Task details: Please write out each entry below exactly as it appears.

Material supplied:

___

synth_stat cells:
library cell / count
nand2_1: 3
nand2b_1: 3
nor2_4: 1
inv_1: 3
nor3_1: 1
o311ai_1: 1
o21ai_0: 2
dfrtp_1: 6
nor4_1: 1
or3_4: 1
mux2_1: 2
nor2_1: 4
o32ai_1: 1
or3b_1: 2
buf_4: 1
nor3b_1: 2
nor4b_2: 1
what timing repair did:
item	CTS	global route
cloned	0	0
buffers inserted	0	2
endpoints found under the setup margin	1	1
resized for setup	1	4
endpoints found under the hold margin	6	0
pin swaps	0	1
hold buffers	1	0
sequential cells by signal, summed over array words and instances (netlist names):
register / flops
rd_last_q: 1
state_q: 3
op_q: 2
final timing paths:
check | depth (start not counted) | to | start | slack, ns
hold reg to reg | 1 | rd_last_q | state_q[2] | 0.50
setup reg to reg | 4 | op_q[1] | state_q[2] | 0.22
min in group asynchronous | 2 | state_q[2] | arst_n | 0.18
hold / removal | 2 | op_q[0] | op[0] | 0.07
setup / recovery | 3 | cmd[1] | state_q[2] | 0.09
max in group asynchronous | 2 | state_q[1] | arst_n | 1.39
===== src/flat_wrapper.sv =====
// flat-port wrapper written by rule: the top's interface ports become plain ports
module adts_frame_splitter_flat import afs_pkg::*;
#(
  parameter int COUNT_BITS = AFS_COUNT_BITS_DEF,
  parameter int FIFO_DEPTH = AFS_FIFO_DEPTH_DEF
)
  (clk, rst_n, in_ch_valid, in_ch_data_byte, in_ch_buffer_first, in_ch_bytes_left, in_ch_ready, out_ch_valid, out_ch_frame_byte, out_ch_frame_first, out_ch_frame_last, out_ch_ready);
  afs_in_if in_ch_i ();
  afs_out_if out_ch_i ();
  input  logic clk;
  input  logic rst_n;
  input wire logic [$bits(in_ch_i.valid)-1:0] in_ch_valid;
  input wire logic [$bits(in_ch_i.data_byte)-1:0] in_ch_data_byte;
  input wire logic [$bits(in_ch_i.buffer_first)-1:0] in_ch_buffer_first;
  input wire logic [$bits(in_ch_i.bytes_left)-1:0] in_ch_bytes_left;
  output wire logic [$bits(in_ch_i.ready)-1:0] in_ch_ready;
  output wire logic [$bits(out_ch_i.valid)-1:0] out_ch_valid;
  output wire logic [$bits(out_ch_i.frame_byte)-1:0] out_ch_frame_byte;
  output wire logic [$bits(out_ch_i.frame_first)-1:0] out_ch_frame_first;
  output wire logic [$bits(out_ch_i.frame_last)-1:0] out_ch_frame_last;
  input wire logic [$bits(out_ch_i.ready)-1:0] out_ch_ready;
  assign in_ch_i.valid = in_ch_valid;
  assign in_ch_i.data_byte = in_ch_data_byte;
  assign in_ch_i.buffer_first = in_ch_buffer_first;
  assign in_ch_i.bytes_left = in_ch_bytes_left;
  assign in_ch_ready = in_ch_i.ready;
  assign out_ch_valid = out_ch_i.valid;
  assign out_ch_frame_byte = out_ch_i.frame_byte;
  assign out_ch_frame_first = out_ch_i.frame_first;
  assign out_ch_frame_last = out_ch_i.frame_last;
  assign out_ch_i.ready = out_ch_ready;
  adts_frame_splitter #(.COUNT_BITS(COUNT_BITS), .FIFO_DEPTH(FIFO_DEPTH)) u_core (.clk(clk), .rst_n(rst_n), .in_ch(in_ch_i), .out_ch(out_ch_i));
endmodule

===== config.mk =====
export PLATFORM = sky130hd
export DESIGN_NAME = adts_frame_splitter_flat
export DESIGN_NICKNAME = d
export VERILOG_FILES = /design/src/design/afs_pkg.sv /design/src/design/afs_in_if.sv /design/src/design/afs_out_if.sv /design/src/design/afs_commit_fifo.sv /design/src/design/adts_frame_splitter.sv /design/src/flat_wrapper.sv
export SDC_FILE = /design/constraint.sdc
export NUM_CORES = 1
export LEC_CHECK = 0
export BUFFER_PORTS_ARGS = -buffer_cell sky130_fd_sc_hd__buf_2
export CELL_PAD_IN_SITES_DETAIL_PLACEMENT = 0
export CELL_PAD_IN_SITES_GLOBAL_PLACEMENT = 1
export CORE_MARGIN = 10
export CORE_UTILIZATION = 47
export DETAILED_ROUTE_END_ITERATION = 12
export PLACE_DENSITY = 0.87
export SLEW_MARGIN = 10
export SYNTH_ARGS = -nofsm -noshare
export SYNTH_HDL_FRONTEND = slang
export SYNTH_SLANG_ARGS = --single-unit
export TNS_END_PERCENT = 1

===== constraint.sdc =====
create_clock -name clk -period 4.1 [get_ports clk]
set_input_delay 0.205 -clock clk [delete_from_list [all_inputs] [get_ports clk]]
set_output_delay 0.205 -clock clk [all_outputs]
set_load 0.03 [all_outputs]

___

Exercise response:
synth_stat cells:
library cell / count
nand2_1: 3
nand2b_1: 3
nor2_4: 1
inv_1: 3
nor3_1: 1
o311ai_1: 1
o21ai_0: 2
dfrtp_1: 6
nor4_1: 1
or3_4: 1
mux2_1: 2
nor2_1: 4
o32ai_1: 1
or3b_1: 2
buf_4: 1
nor3b_1: 2
nor4b_2: 1
what timing repair did:
item	CTS	global route
cloned	0	0
buffers inserted	0	2
endpoints found under the setup margin	1	1
resized for setup	1	4
endpoints found under the hold margin	6	0
pin swaps	0	1
hold buffers	1	0
sequential cells by signal, summed over array words and instances (netlist names):
register / flops
rd_last_q: 1
state_q: 3
op_q: 2
final timing paths:
check | depth (start not counted) | to | start | slack, ns
hold reg to reg | 1 | rd_last_q | state_q[2] | 0.50
setup reg to reg | 4 | op_q[1] | state_q[2] | 0.22
min in group asynchronous | 2 | state_q[2] | arst_n | 0.18
hold / removal | 2 | op_q[0] | op[0] | 0.07
setup / recovery | 3 | cmd[1] | state_q[2] | 0.09
max in group asynchronous | 2 | state_q[1] | arst_n | 1.39
===== src/flat_wrapper.sv =====
// flat-port wrapper written by rule: the top's interface ports become plain ports
module adts_frame_splitter_flat import afs_pkg::*;
#(
  parameter int COUNT_BITS = AFS_COUNT_BITS_DEF,
  parameter int FIFO_DEPTH = AFS_FIFO_DEPTH_DEF
)
  (clk, rst_n, in_ch_valid, in_ch_data_byte, in_ch_buffer_first, in_ch_bytes_left, in_ch_ready, out_ch_valid, out_ch_frame_byte, out_ch_frame_first, out_ch_frame_last, out_ch_ready);
  afs_in_if in_ch_i ();
  afs_out_if out_ch_i ();
  input  logic clk;
  input  logic rst_n;
  input wire logic [$bits(in_ch_i.valid)-1:0] in_ch_valid;
  input wire logic [$bits(in_ch_i.data_byte)-1:0] in_ch_data_byte;
  input wire logic [$bits(in_ch_i.buffer_first)-1:0] in_ch_buffer_first;
  input wire logic [$bits(in_ch_i.bytes_left)-1:0] in_ch_bytes_left;
  output wire logic [$bits(in_ch_i.ready)-1:0] in_ch_ready;
  output wire logic [$bits(out_ch_i.valid)-1:0] out_ch_valid;
  output wire logic [$bits(out_ch_i.frame_byte)-1:0] out_ch_frame_byte;
  output wire logic [$bits(out_ch_i.frame_first)-1:0] out_ch_frame_first;
  output wire logic [$bits(out_ch_i.frame_last)-1:0] out_ch_frame_last;
  input wire logic [$bits(out_ch_i.ready)-1:0] out_ch_ready;
  assign in_ch_i.valid = in_ch_valid;
  assign in_ch_i.data_byte = in_ch_data_byte;
  assign in_ch_i.buffer_first = in_ch_buffer_first;
  assign in_ch_i.bytes_left = in_ch_bytes_left;
  assign in_ch_ready = in_ch_i.ready;
  assign out_ch_valid = out_ch_i.valid;
  assign out_ch_frame_byte = out_ch_i.frame_byte;
  assign out_ch_frame_first = out_ch_i.frame_first;
  assign out_ch_frame_last = out_ch_i.frame_last;
  assign out_ch_i.ready = out_ch_ready;
  adts_frame_splitter #(.COUNT_BITS(COUNT_BITS), .FIFO_DEPTH(FIFO_DEPTH)) u_core (.clk(clk), .rst_n(rst_n), .in_ch(in_ch_i), .out_ch(out_ch_i));
endmodule

===== config.mk =====
export PLATFORM = sky130hd
export DESIGN_NAME = adts_frame_splitter_flat
export DESIGN_NICKNAME = d
export VERILOG_FILES = /design/src/design/afs_pkg.sv /design/src/design/afs_in_if.sv /design/src/design/afs_out_if.sv /design/src/design/afs_commit_fifo.sv /design/src/design/adts_frame_splitter.sv /design/src/flat_wrapper.sv
export SDC_FILE = /design/constraint.sdc
export NUM_CORES = 1
export LEC_CHECK = 0
export BUFFER_PORTS_ARGS = -buffer_cell sky130_fd_sc_hd__buf_2
export CELL_PAD_IN_SITES_DETAIL_PLACEMENT = 0
export CELL_PAD_IN_SITES_GLOBAL_PLACEMENT = 1
export CORE_MARGIN = 10
export CORE_UTILIZATION = 47
export DETAILED_ROUTE_END_ITERATION = 12
export PLACE_DENSITY = 0.87
export SLEW_MARGIN = 10
export SYNTH_ARGS = -nofsm -noshare
export SYNTH_HDL_FRONTEND = slang
export SYNTH_SLANG_ARGS = --single-unit
export TNS_END_PERCENT = 1

===== constraint.sdc =====
create_clock -name clk -period 4.1 [get_ports clk]
set_input_delay 0.205 -clock clk [delete_from_list [all_inputs] [get_ports clk]]
set_output_delay 0.205 -clock clk [all_outputs]
set_load 0.03 [all_outputs]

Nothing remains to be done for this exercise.